Comparing model with \(weight^2\)

  • fitting the new model on height, adjusting for age, sex, weight, \(age^2\) and \(weight^2\)
  • comparing this model to the regression model adjusted for age, \(age^2\), sex, and weight using WAIC and LOO.
Code
fit2 <- brm(data = dat,
             family = gaussian,
             height ~ weight + I(weight^2) + age + I(age^2) + male, 
             prior = c(prior(normal(0, 100), class = Intercept),
                       prior(normal(0, 10), class = b),
                       prior(gamma(1, 0.01), class = sigma)),
             iter = 20000, 
             warmup = 18000, 
             chains = 4, 
             cores = 4, #instructions on MCMC
             seed = 123, # random number seed to make results reproducible
             silent = 2,
             refresh = 0)
saveRDS(fit2, "data/chp4_height2")
Code
fit2<-readRDS("data/chp4_height2")
loo1 <- loo(fit1)
loo2 <- loo(fit2)
loo_compare(loo1, loo2)
     elpd_diff se_diff
fit2    0.0       0.0 
fit1 -259.6      20.1 
Code
pp_check(fit2, ndraws = 50)

  • Can you comment on which model fits better?

References

Geweke, John F et al. 1991. “Evaluating the Accuracy of Sampling-Based Approaches to the Calculation of Posterior Moments.” Federal Reserve Bank of Minneapolis.
McElreath, Richard. 2018. Statistical Rethinking: A Bayesian Course with Examples in r and Stan.
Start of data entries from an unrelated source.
<file path="config.mk">
export PLATFORM = sky130hd
export DESIGN_NAME = eseram_sd_xfer_ctrl
export DESIGN_NICKNAME = d
export VERILOG_FILES = /design/src/rtl/eseram_pkg.sv /design/src/rtl/eseram_sd_watchdog.sv /design/src/rtl/eseram_sd_xfer_ctrl.sv
export SDC_FILE = /design/constraint.sdc
export NUM_CORES = 1
export LEC_CHECK = 0
export BUFFER_PORTS_ARGS = -buffer_cell sky130_fd_sc_hd__buf_2
export CAP_MARGIN = 20
export CORE_ASPECT_RATIO = 0.7
export CORE_MARGIN = 3
export CORE_UTILIZATION = 59
export CTS_CLUSTER_SIZE = 40
export DETAILED_ROUTE_END_ITERATION = 8
export GPL_ROUTABILITY_DRIVEN = 1
export HOLD_SLACK_MARGIN = 0.02
export PLACE_DENSITY = 0.84
export SYNTH_ARGS = -nofsm -noshare
export SYNTH_HDL_FRONTEND = slang
export SYNTH_SLANG_ARGS = --single-unit
</file>
<file path="constraint.sdc">
create_clock -name clk -period 5.27 [get_ports clk]
set_input_delay 1.3175 -clock clk [delete_from_list [all_inputs] [get_ports clk]]
set_output_delay 1.3175 -clock clk [all_outputs]
set_load 0.005 [all_outputs]
</file>
`src/rtl/p4_mem_stage.sv`:
```
// Pipeline MEM stage: passes ALU results through, or runs one load/store on a
// ready/valid memory port with IDLE -> REQ -> RESP sequencing, stalling upstream.
module p4_mem_stage (
    input  logic        clk,
    input  logic        rst,
    input  logic        valid_in,
    input  logic        MemRead,
    input  logic        MemWrite,
    input  logic        RegWrite,
    input  logic        MemtoReg,
    input  logic [2:0]  funct3,
    input  logic [31:0] ALU,
    input  logic [31:0] writeData,
    input  logic [4:0]  inst3,
    output logic        mem_req,
    output logic        mem_we,
    output logic [31:0] mem_addr,
    output logic [31:0] mem_wdata,
    output logic [3:0]  mem_wstrb,
    input  logic [31:0] mem_rdata,
    input  logic        mem_ready,
    output logic        valid_out,
    output logic        RegWrite_out,
    output logic        MemtoReg_out,
    output logic [31:0] readData_out,
    output logic [31:0] ALU_out,
    output logic [4:0]  inst3_out,
    output logic        stall,
    output logic        misalign
);

    typedef enum logic [1:0] {IDLE = 2'd0, REQ = 2'd1, RESP = 2'd2} state_t;

    state_t      state_q, state_d;
    logic [31:0] addr_q, addr_d;
    logic [31:0] wdata_q, wdata_d;
    logic [31:0] rdata_q, rdata_d;
    logic [3:0]  wstrb_q, wstrb_d;
    logic [2:0]  funct3_q, funct3_d;
    logic [4:0]  rd_q, rd_d;
    logic        we_q, we_d;
    logic        regwrite_q, regwrite_d;
    logic        memtoreg_q, memtoreg_d;
    logic        mem_req_s, stall_s, valid_s, misalign_s;
    logic        is_mem_s, legal_s;

    function automatic logic op_legal(input logic rd, input logic wr,
                                      input logic [2:0] f3, input logic [1:0] off);
        logic ok_s;
        ok_s = 1'b0;
        if (rd && !wr) begin
            case (f3)
                3'b000, 3'b100: ok_s = 1'b1;
                3'b001, 3'b101: ok_s = ~off[0];
                3'b010:         ok_s = (off == 2'b00);
                default:        ok_s = 1'b0;
            endcase
        end else if (wr && !rd) begin
            case (f3)
                3'b000:  ok_s = 1'b1;
                3'b001:  ok_s = ~off[0];
                3'b010:  ok_s = (off == 2'b00);
                default: ok_s = 1'b0;
            endcase
        end else begin
            ok_s = 1'b0;
        end
        return ok_s;
    endfunction

    function automatic logic [3:0] store_strobe(input logic [2:0] f3, input logic [1:0] off);
        logic [3:0] s_s;
        case (f3)
            3'b000:  s_s = 4'b0001 << off;
            3'b001:  s_s = 4'b0011 << off;
            3'b010:  s_s = 4'b1111;
            default: s_s = 4'b0000;
        endcase
        return s_s;
    endfunction

    // Replicating the store data lets the strobes alone pick the active lanes.
    function automatic logic [31:0] store_data(input logic [2:0] f3, input logic [31:0] wd);
        logic [31:0] d_s;
        case (f3)
            3'b000:  d_s = {4{wd[7:0]}};
            3'b001:  d_s = {2{wd[15:0]}};
            default: d_s = wd;
        endcase
        return d_s;
    endfunction

    function automatic logic [31:0] load_format(input logic [31:0] word, input logic [2:0] f3,
                                                input logic [1:0] off);
        logic [31:0] sh_s;
        logic [31:0] res_s;
        sh_s = word >> {off, 3'b000};
        case (f3)
            3'b000:  res_s = {{24{sh_s[7]}}, sh_s[7:0]};
            3'b001:  res_s = {{16{sh_s[15]}}, sh_s[15:0]};
            3'b010:  res_s = word;
            3'b100:  res_s = {24'd0, sh_s[7:0]};
            3'b101:  res_s = {16'd0, sh_s[15:0]};
            default: res_s = 32'd0;
        endcase
        return res_s;
    endfunction

    assign is_mem_s  = MemRead | MemWrite;
    assign legal_s   = op_legal(MemRead, MemWrite, funct3, ALU[1:0]);
    assign mem_addr  = {addr_q[31:2], 2'b00};
    assign mem_req   = mem_req_s  & ~rst;
    assign stall     = stall_s    & ~rst;
    assign valid_out = valid_s    & ~rst;
    assign misalign  = misalign_s & ~rst;

    // State and latched-operation registers
    always_ff @(posedge clk) begin
        if (rst) begin
            state_q    <= IDLE;
            addr_q     <= 32'd0;
            wdata_q    <= 32'd0;
            rdata_q    <= 32'd0;
            wstrb_q    <= 4'b0000;
            funct3_q   <= 3'b000;
            rd_q       <= 5'd0;
            we_q       <= 1'b0;
            regwrite_q <= 1'b0;
            memtoreg_q <= 1'b0;
        end else begin
            state_q    <= state_d;
            addr_q     <= addr_d;
            wdata_q    <= wdata_d;
            rdata_q    <= rdata_d;
            wstrb_q    <= wstrb_d;
            funct3_q   <= funct3_d;
            rd_q       <= rd_d;
            we_q       <= we_d;
            regwrite_q <= regwrite_d;
            memtoreg_q <= memtoreg_d;
        end
    end

    // Next-state, latch capture and output decode
    always_comb begin
        state_d      = state_q;
        addr_d       = addr_q;
        wdata_d      = wdata_q;
        rdata_d      = rdata_q;
        wstrb_d      = wstrb_q;
        funct3_d     = funct3_q;
        rd_d         = rd_q;
        we_d         = we_q;
        regwrite_d   = regwrite_q;
        memtoreg_d   = memtoreg_q;
        mem_req_s    = 1'b0;
        stall_s      = 1'b0;
        valid_s      = 1'b0;
        misalign_s   = 1'b0;
        mem_we       = 1'b0;
        mem_wdata    = 32'd0;
        mem_wstrb    = 4'b0000;
        RegWrite_out = 1'b0;
        MemtoReg_out = 1'b0;
        readData_out = 32'd0;
        ALU_out      = 32'd0;
        inst3_out    = 5'd0;
        case (state_q)
            IDLE: begin
                if (valid_in && !is_mem_s) begin
                    valid_s      = 1'b1;
                    RegWrite_out = RegWrite;
                    MemtoReg_out = MemtoReg;
                    ALU_out      = ALU;
                    inst3_out    = inst3;
                end else if (valid_in && legal_s) begin
                    addr_d     = ALU;
                    funct3_d   = funct3;
                    we_d       = MemWrite;
                    regwrite_d = RegWrite;
                    memtoreg_d = MemtoReg;
                    rd_d       = inst3;
                    wdata_d    = MemWrite ? store_data(funct3, writeData) : 32'd0;
                    wstrb_d    = MemWrite ? store_strobe(funct3, ALU[1:0]) : 4'b0000;
                    rdata_d    = 32'd0;
                    stall_s    = 1'b1;
                    state_d    = REQ;
                end else if (valid_in) begin
                    // Faulting op retires immediately with its register write suppressed.
                    misalign_s   = 1'b1;
                    valid_s      = 1'b1;
                    MemtoReg_out = MemtoReg;
                    ALU_out      = ALU;
                    inst3_out    = inst3;
                end else begin
                    state_d = IDLE;
                end
            end
            REQ: begin
                mem_req_s = 1'b1;
                stall_s   = 1'b1;
                mem_we    = we_q;
                mem_wdata = wdata_q;
                mem_wstrb = wstrb_q;
                if (mem_ready) begin
                    rdata_d = we_q ? 32'd0 : load_format(mem_rdata, funct3_q, addr_q[1:0]);
                    state_d = RESP;
                end else begin
                    state_d = REQ;
                end
            end
            RESP: begin
                valid_s      = 1'b1;
                RegWrite_out = regwrite_q;
                MemtoReg_out = memtoreg_q;
                ALU_out      = addr_q;
                inst3_out    = rd_q;
                readData_out = rdata_q;
                state_d      = IDLE;
            end
            default: begin
                state_d = IDLE;
            end
        endcase
    end

endmodule

```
Chapman; Hall/CRC.
Student. 1908. “The Probable Error of a Mean.” Biometrika, 1–25.
Vehtari, Aki, Andrew Gelman, and Jonah Gabry. 2017. “Practical Bayesian Model Evaluation Using Leave-One-Out Cross-Validation and WAIC.” Statistics and Computing 27 (5): 1413–32.
Watanabe, Sumio, and Manfred Opper. 2010. “Asymptotic Equivalence of Bayes Cross Validation and Widely Applicable Information Criterion in Singular Learning Theory.” Journal of Machine Learning Research 11 (12).